Excerpted data:
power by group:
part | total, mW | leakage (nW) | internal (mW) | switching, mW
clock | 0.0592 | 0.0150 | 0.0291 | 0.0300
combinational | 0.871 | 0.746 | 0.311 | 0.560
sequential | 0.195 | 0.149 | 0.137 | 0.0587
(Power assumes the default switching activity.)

* * *

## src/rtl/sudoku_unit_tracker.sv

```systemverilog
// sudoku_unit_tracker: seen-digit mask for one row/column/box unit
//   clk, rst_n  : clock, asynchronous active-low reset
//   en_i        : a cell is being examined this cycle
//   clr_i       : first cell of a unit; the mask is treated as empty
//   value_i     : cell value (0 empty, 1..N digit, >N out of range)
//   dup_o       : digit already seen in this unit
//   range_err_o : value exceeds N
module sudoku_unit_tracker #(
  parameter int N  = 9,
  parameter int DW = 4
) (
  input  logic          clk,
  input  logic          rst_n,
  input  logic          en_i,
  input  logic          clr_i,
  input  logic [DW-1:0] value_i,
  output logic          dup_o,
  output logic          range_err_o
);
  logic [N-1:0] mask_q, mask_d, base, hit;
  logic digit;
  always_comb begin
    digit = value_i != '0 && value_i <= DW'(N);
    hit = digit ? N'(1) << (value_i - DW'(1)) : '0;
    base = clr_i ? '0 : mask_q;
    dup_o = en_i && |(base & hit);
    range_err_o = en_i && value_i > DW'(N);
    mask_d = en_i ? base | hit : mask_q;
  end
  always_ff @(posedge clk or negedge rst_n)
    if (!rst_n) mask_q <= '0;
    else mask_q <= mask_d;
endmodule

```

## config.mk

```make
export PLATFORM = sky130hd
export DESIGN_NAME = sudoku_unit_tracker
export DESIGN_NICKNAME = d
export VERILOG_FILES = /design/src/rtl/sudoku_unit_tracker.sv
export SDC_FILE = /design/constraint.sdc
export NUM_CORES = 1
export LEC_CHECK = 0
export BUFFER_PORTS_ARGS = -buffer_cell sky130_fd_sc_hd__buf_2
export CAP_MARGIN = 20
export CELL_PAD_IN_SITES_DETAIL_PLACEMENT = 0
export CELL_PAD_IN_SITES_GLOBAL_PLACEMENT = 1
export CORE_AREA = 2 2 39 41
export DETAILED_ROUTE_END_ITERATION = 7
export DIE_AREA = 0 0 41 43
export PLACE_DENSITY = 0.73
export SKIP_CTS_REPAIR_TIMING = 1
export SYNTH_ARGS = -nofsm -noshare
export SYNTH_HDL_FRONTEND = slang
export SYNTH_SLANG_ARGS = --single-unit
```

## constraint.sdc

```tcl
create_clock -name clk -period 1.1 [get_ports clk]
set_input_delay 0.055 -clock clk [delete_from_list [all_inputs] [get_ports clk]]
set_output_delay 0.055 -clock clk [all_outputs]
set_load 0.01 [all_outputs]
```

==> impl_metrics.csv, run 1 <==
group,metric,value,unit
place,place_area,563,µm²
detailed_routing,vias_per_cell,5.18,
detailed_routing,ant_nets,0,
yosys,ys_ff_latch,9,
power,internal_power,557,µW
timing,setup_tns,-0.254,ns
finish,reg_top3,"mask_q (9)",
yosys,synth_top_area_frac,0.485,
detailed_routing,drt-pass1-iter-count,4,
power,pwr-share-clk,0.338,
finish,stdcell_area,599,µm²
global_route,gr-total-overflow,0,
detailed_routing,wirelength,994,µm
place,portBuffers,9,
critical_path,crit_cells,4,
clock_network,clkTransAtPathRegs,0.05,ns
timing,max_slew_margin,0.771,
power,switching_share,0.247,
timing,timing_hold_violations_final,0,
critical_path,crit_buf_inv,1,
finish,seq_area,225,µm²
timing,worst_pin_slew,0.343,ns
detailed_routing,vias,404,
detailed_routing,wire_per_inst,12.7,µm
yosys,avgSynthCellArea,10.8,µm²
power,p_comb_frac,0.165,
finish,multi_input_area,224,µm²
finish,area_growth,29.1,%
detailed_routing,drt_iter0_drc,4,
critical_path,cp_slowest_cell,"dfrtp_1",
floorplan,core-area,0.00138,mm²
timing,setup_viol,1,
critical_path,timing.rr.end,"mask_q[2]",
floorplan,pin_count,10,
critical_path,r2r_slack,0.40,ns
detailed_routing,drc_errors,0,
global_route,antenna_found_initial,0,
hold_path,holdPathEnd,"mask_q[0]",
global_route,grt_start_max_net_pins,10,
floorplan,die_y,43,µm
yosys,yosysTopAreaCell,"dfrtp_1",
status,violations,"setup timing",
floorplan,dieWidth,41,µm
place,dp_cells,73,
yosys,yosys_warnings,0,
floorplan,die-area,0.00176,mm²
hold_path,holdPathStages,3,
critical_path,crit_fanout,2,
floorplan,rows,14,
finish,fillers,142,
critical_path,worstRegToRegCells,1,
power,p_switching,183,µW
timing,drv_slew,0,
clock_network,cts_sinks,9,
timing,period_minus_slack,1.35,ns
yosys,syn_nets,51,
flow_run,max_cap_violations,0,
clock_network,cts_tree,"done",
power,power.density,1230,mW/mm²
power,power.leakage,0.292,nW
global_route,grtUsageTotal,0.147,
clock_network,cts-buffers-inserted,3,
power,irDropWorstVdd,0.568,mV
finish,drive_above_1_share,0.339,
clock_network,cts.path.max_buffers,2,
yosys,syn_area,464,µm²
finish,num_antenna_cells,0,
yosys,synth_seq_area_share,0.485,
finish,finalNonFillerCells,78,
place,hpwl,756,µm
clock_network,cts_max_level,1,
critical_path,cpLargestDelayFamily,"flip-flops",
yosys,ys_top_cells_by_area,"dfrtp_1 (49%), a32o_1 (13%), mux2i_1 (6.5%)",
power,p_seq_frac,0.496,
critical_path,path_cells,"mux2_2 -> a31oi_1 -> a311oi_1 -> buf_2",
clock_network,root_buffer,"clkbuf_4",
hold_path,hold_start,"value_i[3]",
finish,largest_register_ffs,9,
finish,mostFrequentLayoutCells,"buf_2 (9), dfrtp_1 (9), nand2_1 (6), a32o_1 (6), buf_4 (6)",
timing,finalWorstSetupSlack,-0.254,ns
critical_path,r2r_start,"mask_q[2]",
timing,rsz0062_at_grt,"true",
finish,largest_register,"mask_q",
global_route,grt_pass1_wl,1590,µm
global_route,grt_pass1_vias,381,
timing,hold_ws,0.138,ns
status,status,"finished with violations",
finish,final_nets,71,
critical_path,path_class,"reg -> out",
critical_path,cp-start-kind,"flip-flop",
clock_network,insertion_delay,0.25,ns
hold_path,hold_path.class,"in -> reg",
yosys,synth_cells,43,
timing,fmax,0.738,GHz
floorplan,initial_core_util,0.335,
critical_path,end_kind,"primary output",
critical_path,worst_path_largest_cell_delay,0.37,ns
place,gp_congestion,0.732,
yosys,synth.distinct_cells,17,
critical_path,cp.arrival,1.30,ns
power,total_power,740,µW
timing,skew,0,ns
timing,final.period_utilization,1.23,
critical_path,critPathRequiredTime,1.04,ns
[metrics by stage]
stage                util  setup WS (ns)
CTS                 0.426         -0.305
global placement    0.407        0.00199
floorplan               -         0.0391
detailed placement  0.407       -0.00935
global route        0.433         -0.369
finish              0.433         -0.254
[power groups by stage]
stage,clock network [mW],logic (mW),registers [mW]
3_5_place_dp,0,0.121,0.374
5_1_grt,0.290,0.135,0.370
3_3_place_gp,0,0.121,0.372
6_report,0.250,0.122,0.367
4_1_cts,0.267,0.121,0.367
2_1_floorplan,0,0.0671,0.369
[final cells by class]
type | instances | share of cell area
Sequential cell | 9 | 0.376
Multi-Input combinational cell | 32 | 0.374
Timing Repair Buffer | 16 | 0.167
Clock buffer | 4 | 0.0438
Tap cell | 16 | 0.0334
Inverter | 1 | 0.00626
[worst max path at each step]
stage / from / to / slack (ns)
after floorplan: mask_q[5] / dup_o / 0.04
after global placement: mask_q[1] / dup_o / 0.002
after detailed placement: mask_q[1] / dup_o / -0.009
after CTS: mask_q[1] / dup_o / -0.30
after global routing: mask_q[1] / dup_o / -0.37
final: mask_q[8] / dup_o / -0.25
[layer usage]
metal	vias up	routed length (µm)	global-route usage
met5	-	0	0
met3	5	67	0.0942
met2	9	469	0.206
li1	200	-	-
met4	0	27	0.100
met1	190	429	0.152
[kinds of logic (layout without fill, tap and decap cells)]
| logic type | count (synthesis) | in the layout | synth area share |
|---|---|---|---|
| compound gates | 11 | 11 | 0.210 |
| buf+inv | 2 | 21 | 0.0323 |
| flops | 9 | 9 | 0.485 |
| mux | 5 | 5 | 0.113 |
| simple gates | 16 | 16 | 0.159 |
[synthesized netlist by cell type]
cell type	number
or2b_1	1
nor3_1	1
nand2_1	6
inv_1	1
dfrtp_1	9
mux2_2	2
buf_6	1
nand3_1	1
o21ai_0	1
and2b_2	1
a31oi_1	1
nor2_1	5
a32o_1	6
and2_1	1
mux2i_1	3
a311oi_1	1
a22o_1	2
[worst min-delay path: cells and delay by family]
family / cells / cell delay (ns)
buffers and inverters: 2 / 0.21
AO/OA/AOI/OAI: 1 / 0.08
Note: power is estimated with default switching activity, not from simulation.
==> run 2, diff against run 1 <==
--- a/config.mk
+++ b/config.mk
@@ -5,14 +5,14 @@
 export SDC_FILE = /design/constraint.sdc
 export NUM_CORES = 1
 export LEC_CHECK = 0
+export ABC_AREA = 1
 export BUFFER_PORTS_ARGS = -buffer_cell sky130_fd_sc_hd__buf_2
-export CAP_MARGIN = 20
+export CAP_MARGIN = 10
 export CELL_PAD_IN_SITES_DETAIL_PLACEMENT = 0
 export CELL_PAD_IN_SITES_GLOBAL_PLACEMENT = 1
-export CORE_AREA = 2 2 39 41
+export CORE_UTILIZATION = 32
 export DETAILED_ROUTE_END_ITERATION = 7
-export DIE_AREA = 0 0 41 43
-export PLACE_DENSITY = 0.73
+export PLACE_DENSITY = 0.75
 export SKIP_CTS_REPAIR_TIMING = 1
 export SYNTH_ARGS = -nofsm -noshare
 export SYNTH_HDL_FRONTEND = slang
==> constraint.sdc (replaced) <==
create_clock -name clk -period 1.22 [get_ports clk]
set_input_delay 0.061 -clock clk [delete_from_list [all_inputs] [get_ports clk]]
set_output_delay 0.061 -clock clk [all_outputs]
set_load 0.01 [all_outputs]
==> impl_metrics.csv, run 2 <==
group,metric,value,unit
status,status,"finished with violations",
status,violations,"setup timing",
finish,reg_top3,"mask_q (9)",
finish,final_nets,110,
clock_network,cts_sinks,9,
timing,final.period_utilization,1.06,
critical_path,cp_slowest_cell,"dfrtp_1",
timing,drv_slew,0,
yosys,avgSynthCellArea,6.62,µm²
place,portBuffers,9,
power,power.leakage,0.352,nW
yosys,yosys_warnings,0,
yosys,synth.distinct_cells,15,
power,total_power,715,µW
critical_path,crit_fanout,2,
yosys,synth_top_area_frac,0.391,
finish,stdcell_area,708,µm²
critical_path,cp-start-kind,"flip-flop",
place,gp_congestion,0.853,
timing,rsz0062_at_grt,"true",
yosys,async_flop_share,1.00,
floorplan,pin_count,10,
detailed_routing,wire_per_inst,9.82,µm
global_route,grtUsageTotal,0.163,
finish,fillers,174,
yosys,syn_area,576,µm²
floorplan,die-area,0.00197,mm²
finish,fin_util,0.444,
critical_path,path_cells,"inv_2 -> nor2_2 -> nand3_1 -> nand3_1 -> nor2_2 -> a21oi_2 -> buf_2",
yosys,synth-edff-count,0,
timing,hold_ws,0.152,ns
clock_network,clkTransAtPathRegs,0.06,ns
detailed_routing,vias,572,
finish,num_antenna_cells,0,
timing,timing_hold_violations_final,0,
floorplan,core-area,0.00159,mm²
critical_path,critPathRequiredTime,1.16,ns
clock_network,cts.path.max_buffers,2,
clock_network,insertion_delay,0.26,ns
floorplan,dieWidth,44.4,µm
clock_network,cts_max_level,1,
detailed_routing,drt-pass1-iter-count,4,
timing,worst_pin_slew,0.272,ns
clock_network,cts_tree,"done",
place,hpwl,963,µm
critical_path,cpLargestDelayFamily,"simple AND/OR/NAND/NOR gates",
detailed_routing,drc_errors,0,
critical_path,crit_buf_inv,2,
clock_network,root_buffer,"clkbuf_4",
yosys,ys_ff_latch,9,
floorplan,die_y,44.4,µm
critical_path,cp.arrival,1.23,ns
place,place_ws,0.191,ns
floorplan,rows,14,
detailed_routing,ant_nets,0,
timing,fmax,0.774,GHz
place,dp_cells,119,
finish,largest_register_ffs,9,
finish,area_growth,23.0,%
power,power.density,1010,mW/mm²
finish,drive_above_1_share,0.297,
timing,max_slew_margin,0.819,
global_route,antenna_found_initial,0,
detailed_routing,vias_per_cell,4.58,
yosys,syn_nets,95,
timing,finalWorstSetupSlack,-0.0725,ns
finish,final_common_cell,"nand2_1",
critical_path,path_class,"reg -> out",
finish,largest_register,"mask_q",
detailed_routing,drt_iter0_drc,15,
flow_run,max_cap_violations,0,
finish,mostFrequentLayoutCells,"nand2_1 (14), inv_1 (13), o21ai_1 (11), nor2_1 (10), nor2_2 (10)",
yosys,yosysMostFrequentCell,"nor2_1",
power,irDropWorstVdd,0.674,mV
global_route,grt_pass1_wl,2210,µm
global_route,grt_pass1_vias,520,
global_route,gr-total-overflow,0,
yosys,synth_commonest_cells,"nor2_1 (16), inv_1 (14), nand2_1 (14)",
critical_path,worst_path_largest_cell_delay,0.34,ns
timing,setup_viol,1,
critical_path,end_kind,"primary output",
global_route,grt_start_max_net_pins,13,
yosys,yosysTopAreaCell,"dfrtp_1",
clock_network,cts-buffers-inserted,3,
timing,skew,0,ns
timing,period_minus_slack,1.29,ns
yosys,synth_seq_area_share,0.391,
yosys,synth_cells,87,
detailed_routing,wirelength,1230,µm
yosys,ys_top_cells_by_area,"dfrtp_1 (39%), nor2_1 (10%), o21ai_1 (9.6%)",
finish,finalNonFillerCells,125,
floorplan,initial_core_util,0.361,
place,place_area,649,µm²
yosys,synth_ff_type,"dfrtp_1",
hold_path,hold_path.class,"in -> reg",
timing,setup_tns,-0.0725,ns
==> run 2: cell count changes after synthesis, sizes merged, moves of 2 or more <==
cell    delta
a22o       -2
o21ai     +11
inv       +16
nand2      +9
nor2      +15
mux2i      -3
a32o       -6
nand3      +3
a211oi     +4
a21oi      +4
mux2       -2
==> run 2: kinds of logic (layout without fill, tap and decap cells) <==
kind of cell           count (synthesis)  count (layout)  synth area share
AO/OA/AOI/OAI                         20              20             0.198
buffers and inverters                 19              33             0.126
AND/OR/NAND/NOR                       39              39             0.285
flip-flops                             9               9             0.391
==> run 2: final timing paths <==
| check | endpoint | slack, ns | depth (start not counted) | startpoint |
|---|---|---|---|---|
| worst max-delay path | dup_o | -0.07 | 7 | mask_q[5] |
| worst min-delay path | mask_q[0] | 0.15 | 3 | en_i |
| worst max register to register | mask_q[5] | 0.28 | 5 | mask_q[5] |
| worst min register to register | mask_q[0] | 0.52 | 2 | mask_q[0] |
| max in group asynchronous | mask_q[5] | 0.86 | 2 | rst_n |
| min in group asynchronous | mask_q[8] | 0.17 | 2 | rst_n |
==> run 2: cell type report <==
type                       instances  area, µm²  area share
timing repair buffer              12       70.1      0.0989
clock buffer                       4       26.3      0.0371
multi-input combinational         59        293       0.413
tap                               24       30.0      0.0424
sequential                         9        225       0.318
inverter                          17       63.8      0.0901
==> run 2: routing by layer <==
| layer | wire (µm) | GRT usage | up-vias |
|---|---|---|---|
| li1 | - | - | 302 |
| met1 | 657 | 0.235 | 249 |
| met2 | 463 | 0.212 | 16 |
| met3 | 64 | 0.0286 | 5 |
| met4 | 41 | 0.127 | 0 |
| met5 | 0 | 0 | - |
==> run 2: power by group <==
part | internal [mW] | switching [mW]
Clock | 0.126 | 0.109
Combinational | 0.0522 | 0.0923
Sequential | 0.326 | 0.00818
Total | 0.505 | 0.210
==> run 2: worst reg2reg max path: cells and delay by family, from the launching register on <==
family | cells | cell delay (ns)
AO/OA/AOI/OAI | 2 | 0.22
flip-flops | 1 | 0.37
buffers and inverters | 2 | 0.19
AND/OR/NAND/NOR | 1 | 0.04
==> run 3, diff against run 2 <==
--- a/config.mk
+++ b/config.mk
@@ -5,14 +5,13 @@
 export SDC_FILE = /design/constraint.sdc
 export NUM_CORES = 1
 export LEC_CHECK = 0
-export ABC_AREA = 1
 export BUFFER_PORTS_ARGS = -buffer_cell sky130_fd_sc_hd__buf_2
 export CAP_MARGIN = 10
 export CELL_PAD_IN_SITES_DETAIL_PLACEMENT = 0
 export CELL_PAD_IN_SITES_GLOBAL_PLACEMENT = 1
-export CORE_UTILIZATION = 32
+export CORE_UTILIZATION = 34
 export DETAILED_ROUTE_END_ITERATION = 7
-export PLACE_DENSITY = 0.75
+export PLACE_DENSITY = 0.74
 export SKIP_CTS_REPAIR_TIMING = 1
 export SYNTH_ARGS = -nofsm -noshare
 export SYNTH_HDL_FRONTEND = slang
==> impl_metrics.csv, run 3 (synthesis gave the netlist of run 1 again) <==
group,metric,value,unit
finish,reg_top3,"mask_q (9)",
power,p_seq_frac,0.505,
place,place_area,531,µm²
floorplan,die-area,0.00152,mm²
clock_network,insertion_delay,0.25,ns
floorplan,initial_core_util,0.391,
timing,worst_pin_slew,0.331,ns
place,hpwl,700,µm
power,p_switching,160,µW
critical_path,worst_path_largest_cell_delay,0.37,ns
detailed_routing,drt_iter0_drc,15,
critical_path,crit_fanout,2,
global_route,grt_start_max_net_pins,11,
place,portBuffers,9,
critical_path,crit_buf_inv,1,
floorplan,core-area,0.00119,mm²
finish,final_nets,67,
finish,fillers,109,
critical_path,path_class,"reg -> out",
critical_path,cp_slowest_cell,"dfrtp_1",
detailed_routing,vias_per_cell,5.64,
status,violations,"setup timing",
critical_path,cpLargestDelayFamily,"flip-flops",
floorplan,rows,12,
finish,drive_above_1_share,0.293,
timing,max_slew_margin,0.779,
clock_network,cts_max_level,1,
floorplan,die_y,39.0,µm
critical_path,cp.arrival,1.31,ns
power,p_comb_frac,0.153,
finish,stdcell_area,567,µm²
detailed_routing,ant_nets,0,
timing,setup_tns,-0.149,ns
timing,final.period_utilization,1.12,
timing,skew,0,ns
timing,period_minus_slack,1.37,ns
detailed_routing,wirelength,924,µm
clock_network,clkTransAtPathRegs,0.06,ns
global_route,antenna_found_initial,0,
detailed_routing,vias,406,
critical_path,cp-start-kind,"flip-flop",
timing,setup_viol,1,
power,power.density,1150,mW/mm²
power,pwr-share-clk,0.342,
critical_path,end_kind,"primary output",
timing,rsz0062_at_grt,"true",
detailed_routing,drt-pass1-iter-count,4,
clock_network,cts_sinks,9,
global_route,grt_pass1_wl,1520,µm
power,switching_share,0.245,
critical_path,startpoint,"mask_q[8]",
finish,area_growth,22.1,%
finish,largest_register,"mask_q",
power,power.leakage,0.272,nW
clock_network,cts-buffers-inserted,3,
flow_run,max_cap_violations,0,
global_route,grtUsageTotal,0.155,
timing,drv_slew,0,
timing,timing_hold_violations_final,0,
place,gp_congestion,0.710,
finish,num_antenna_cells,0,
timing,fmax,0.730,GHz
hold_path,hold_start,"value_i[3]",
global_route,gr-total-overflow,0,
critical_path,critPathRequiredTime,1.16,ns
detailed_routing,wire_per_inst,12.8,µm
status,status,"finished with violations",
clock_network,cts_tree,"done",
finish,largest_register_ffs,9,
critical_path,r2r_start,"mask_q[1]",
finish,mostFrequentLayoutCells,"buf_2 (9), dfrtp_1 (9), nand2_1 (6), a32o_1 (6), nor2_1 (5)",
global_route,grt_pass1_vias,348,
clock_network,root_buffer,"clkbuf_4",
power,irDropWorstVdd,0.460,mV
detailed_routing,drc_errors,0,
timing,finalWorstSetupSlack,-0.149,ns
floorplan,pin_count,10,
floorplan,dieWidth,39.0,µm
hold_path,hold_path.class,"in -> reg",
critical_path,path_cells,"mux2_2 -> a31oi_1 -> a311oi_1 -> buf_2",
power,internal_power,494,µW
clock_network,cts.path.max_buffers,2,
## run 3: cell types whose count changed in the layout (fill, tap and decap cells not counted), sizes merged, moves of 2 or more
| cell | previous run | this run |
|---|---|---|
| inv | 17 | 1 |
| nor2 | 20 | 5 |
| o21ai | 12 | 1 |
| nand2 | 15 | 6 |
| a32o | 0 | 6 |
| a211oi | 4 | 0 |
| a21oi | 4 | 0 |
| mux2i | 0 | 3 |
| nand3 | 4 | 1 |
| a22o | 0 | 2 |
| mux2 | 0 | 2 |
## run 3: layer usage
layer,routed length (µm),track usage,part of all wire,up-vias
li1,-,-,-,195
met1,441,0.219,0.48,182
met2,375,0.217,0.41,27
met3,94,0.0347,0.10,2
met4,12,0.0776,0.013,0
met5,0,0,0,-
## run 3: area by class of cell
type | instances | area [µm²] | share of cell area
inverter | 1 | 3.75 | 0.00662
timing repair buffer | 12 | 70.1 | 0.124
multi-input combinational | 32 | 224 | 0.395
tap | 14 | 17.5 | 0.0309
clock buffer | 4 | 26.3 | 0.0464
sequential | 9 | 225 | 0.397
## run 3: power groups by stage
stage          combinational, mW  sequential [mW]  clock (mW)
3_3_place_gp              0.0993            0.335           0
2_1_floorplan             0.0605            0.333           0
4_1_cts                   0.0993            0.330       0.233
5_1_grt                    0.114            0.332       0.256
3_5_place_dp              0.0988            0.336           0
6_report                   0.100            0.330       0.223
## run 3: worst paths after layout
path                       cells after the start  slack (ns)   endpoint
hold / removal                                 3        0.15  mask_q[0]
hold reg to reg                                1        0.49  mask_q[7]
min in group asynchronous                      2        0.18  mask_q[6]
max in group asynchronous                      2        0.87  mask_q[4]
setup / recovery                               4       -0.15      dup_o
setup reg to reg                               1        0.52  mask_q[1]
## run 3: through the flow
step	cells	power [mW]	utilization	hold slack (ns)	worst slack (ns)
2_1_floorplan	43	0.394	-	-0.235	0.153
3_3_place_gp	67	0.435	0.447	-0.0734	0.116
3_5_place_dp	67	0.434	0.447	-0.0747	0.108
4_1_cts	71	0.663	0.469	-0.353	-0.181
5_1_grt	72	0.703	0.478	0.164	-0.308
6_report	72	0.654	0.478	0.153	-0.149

Exercise aim: For this exercise, output exactly the lines above from the line with "combinational | 0.871 | 0.746 | 0.311 | 0.560" to the line with "(Power assumes the", counting both, and leave out the rest.

Written response:
combinational | 0.871 | 0.746 | 0.311 | 0.560
sequential | 0.195 | 0.149 | 0.137 | 0.0587
(Power assumes the default switching activity.)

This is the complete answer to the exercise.